GOAL OF THE EXERCISE - Begin at the top of the records and copy each line exactly. The line containing "localparam int EXP_WID" is the last one to include.

....

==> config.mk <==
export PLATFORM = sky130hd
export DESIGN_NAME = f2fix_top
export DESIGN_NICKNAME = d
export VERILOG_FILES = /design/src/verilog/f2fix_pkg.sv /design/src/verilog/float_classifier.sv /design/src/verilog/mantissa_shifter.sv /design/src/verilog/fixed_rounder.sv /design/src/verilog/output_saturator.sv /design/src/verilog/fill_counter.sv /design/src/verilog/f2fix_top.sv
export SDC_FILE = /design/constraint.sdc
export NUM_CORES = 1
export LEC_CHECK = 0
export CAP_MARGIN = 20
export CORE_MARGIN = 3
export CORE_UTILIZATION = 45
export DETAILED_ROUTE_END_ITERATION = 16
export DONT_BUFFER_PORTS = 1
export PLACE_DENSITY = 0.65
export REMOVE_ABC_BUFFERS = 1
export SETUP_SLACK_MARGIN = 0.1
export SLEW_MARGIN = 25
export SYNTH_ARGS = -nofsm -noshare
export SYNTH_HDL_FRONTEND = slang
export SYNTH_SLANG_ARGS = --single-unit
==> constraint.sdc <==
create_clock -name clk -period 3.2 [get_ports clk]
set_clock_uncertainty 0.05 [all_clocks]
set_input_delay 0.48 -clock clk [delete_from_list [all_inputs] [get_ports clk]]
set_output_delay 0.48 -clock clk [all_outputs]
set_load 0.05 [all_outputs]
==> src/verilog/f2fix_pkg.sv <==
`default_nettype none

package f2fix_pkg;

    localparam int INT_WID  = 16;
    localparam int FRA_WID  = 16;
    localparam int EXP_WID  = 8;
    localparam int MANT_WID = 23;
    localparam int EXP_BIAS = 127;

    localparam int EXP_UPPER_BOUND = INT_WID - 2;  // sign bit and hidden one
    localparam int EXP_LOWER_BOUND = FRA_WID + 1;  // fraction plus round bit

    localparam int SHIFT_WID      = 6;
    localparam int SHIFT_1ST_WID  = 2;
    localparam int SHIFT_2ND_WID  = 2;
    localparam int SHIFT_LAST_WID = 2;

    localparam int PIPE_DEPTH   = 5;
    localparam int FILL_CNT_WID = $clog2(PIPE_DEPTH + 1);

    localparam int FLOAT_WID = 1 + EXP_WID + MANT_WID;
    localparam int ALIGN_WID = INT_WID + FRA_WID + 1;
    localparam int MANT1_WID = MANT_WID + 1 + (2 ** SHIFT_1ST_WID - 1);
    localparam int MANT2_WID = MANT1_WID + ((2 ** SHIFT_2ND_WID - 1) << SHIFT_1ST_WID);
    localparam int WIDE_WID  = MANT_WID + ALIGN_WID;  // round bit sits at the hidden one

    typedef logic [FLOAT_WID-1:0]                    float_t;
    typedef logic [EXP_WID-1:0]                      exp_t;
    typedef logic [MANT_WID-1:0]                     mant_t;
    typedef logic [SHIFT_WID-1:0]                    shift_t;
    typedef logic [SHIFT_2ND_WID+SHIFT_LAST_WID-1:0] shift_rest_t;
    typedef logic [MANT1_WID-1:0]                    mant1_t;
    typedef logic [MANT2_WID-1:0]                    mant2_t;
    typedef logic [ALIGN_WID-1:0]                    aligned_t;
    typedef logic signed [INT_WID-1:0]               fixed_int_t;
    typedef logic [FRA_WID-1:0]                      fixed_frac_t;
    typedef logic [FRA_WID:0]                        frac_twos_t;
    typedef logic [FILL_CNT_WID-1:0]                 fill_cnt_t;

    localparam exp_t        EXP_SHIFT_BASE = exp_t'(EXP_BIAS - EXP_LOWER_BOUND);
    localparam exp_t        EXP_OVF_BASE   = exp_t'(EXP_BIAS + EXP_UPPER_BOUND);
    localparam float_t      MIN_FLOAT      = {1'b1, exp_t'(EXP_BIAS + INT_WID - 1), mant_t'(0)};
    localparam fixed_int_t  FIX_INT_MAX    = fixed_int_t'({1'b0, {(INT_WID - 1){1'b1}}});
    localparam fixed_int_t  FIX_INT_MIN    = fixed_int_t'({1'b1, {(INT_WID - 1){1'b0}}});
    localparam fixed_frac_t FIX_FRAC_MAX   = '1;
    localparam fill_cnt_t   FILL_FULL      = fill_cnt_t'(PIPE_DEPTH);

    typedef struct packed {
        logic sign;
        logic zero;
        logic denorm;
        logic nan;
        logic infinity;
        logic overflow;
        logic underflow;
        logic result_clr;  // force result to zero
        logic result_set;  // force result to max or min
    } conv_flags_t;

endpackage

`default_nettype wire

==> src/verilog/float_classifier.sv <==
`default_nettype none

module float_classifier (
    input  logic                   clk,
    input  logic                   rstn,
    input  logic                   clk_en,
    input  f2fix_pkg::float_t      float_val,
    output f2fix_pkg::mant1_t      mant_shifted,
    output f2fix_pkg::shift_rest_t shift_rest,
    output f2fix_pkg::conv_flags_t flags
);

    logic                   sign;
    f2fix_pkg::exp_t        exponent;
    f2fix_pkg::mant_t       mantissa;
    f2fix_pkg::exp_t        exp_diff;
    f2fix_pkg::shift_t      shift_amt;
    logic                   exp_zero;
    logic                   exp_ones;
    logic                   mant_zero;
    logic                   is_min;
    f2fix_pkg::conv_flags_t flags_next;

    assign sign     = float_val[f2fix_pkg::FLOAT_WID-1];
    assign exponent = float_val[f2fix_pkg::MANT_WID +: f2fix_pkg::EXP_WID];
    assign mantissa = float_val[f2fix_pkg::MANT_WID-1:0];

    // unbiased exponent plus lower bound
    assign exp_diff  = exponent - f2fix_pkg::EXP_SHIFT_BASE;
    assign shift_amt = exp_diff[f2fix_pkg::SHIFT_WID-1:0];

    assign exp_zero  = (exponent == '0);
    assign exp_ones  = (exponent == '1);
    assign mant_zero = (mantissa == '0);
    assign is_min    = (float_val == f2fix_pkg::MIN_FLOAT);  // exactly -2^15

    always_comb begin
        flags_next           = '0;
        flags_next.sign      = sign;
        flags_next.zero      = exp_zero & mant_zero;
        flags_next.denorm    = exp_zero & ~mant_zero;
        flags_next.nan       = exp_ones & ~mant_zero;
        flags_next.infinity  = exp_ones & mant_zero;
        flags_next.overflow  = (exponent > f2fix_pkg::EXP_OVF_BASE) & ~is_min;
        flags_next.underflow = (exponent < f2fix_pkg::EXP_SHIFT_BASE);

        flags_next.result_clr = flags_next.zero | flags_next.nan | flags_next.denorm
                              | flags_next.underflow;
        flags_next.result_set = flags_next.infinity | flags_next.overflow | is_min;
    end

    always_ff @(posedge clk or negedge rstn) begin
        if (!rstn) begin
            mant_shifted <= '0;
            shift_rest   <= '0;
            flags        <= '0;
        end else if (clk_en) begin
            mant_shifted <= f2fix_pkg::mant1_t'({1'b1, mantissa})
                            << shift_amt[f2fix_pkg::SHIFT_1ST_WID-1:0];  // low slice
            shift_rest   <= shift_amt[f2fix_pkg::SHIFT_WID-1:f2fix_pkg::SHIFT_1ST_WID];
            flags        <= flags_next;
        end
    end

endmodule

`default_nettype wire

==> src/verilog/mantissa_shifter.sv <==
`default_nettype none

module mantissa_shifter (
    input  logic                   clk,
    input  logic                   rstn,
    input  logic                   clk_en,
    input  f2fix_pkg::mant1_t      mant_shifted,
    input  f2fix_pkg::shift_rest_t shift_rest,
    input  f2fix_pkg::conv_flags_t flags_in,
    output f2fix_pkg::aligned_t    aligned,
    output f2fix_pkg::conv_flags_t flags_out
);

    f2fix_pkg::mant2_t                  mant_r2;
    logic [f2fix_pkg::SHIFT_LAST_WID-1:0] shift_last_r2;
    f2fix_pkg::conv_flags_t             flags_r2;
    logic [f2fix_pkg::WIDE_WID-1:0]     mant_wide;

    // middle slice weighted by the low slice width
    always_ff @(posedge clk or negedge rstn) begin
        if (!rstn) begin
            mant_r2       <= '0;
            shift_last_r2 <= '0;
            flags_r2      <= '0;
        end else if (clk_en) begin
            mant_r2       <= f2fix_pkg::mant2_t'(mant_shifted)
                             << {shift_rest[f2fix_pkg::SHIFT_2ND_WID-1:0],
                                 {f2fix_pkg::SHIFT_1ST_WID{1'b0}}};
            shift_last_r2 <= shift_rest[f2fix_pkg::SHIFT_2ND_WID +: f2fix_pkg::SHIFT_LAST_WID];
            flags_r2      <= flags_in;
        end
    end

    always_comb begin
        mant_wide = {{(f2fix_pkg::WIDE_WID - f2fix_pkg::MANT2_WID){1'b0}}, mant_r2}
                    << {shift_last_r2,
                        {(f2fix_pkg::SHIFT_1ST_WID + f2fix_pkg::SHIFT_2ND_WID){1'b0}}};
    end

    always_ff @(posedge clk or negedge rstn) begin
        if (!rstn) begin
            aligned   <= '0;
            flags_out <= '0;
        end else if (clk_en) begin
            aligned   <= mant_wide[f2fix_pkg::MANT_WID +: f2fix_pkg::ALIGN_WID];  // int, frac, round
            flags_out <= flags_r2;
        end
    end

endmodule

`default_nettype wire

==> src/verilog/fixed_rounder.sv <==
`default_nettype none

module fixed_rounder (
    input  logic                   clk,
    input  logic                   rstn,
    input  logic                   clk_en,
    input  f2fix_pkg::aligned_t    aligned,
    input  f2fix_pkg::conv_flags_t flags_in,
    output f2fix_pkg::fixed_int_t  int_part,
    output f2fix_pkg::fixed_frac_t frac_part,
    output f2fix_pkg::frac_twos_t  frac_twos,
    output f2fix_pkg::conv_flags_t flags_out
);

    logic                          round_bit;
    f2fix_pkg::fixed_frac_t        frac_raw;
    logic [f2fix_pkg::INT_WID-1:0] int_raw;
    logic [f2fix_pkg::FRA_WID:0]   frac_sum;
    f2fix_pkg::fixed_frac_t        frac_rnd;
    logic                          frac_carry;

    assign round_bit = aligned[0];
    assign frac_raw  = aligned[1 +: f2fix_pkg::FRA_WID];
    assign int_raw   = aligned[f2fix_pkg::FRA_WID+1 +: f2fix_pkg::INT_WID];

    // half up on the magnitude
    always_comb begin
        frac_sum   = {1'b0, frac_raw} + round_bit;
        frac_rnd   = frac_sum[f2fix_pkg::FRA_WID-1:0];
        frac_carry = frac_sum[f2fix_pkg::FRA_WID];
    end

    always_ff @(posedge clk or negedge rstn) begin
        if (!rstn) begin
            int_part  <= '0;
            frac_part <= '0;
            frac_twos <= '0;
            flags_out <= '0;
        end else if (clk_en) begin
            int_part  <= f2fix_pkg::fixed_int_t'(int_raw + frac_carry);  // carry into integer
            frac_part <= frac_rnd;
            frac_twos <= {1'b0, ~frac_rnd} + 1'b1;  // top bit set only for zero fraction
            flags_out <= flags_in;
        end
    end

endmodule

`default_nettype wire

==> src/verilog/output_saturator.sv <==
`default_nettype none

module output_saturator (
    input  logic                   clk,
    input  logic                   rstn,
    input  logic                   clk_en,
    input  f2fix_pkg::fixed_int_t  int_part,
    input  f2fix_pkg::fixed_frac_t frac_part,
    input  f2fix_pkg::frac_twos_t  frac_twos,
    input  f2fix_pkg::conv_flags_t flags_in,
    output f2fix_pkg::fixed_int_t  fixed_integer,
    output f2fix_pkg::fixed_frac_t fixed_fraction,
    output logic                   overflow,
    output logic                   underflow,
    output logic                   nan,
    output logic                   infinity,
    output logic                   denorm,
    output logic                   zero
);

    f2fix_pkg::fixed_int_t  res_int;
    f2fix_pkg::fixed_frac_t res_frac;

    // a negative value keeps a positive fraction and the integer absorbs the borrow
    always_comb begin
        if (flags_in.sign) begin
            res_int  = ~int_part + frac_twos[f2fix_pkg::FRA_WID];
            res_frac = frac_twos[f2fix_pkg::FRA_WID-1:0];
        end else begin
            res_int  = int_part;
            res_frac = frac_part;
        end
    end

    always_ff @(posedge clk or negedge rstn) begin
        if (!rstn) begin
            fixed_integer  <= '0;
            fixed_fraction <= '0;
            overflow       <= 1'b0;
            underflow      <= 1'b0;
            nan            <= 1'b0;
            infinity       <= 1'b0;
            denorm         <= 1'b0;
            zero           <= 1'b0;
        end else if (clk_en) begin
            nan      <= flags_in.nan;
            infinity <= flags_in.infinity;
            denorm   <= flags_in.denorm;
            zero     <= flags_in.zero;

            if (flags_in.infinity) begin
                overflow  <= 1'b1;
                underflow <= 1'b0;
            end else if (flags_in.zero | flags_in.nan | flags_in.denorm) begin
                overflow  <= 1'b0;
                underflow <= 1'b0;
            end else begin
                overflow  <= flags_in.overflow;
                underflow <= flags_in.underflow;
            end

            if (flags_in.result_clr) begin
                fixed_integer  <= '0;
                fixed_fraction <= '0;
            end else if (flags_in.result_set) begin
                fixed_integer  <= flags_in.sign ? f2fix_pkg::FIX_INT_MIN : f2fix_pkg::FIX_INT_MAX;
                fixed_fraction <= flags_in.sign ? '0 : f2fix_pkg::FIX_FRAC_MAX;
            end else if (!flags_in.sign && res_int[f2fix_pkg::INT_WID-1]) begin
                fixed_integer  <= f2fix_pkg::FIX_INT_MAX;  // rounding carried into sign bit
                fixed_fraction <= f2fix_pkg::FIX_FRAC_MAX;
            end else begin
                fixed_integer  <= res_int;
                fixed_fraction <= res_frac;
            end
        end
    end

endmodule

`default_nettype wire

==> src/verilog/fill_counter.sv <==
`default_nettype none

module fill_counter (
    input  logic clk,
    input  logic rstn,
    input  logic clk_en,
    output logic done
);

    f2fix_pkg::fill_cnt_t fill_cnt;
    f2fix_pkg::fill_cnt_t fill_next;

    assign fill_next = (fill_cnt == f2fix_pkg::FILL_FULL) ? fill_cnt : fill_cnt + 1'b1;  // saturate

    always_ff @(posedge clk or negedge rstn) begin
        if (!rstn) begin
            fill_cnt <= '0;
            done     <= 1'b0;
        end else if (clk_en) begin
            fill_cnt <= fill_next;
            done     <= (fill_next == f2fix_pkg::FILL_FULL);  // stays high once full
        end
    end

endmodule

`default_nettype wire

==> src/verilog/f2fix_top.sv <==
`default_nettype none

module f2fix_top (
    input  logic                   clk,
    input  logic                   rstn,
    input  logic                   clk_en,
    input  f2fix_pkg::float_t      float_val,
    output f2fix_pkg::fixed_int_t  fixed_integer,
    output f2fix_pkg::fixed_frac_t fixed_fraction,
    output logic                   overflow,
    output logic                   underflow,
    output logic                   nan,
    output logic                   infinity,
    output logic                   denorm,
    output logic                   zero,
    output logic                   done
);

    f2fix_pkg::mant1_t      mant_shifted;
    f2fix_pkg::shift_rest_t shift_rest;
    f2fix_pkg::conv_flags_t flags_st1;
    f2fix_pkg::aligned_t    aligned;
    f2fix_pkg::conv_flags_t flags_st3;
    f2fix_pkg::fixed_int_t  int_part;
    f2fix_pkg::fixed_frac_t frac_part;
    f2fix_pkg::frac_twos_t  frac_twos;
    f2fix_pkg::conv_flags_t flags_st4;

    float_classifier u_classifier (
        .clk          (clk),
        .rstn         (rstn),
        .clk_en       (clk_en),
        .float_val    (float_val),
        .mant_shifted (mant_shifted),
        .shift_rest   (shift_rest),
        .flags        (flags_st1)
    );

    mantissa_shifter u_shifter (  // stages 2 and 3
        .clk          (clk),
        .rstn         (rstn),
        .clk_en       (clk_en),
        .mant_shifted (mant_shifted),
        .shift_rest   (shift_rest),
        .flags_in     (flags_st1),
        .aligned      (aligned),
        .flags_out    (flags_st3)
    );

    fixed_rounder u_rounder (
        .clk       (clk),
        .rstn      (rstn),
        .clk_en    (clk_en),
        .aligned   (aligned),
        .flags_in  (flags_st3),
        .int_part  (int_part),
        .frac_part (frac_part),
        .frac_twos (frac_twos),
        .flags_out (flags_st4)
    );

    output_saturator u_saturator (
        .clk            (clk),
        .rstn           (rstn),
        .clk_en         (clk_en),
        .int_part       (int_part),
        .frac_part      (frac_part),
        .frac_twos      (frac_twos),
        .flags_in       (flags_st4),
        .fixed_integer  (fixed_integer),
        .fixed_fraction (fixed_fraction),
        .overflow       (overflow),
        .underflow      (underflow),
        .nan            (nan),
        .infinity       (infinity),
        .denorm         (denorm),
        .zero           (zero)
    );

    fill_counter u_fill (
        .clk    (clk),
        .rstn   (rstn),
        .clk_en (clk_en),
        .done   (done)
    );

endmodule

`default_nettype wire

....

FINAL ANSWER -
==> config.mk <==
export PLATFORM = sky130hd
export DESIGN_NAME = f2fix_top
export DESIGN_NICKNAME = d
export VERILOG_FILES = /design/src/verilog/f2fix_pkg.sv /design/src/verilog/float_classifier.sv /design/src/verilog/mantissa_shifter.sv /design/src/verilog/fixed_rounder.sv /design/src/verilog/output_saturator.sv /design/src/verilog/fill_counter.sv /design/src/verilog/f2fix_top.sv
export SDC_FILE = /design/constraint.sdc
export NUM_CORES = 1
export LEC_CHECK = 0
export CAP_MARGIN = 20
export CORE_MARGIN = 3
export CORE_UTILIZATION = 45
export DETAILED_ROUTE_END_ITERATION = 16
export DONT_BUFFER_PORTS = 1
export PLACE_DENSITY = 0.65
export REMOVE_ABC_BUFFERS = 1
export SETUP_SLACK_MARGIN = 0.1
export SLEW_MARGIN = 25
export SYNTH_ARGS = -nofsm -noshare
export SYNTH_HDL_FRONTEND = slang
export SYNTH_SLANG_ARGS = --single-unit
==> constraint.sdc <==
create_clock -name clk -period 3.2 [get_ports clk]
set_clock_uncertainty 0.05 [all_clocks]
set_input_delay 0.48 -clock clk [delete_from_list [all_inputs] [get_ports clk]]
set_output_delay 0.48 -clock clk [all_outputs]
set_load 0.05 [all_outputs]
==> src/verilog/f2fix_pkg.sv <==
`default_nettype none

package f2fix_pkg;

    localparam int INT_WID  = 16;
    localparam int FRA_WID  = 16;
    localparam int EXP_WID  = 8;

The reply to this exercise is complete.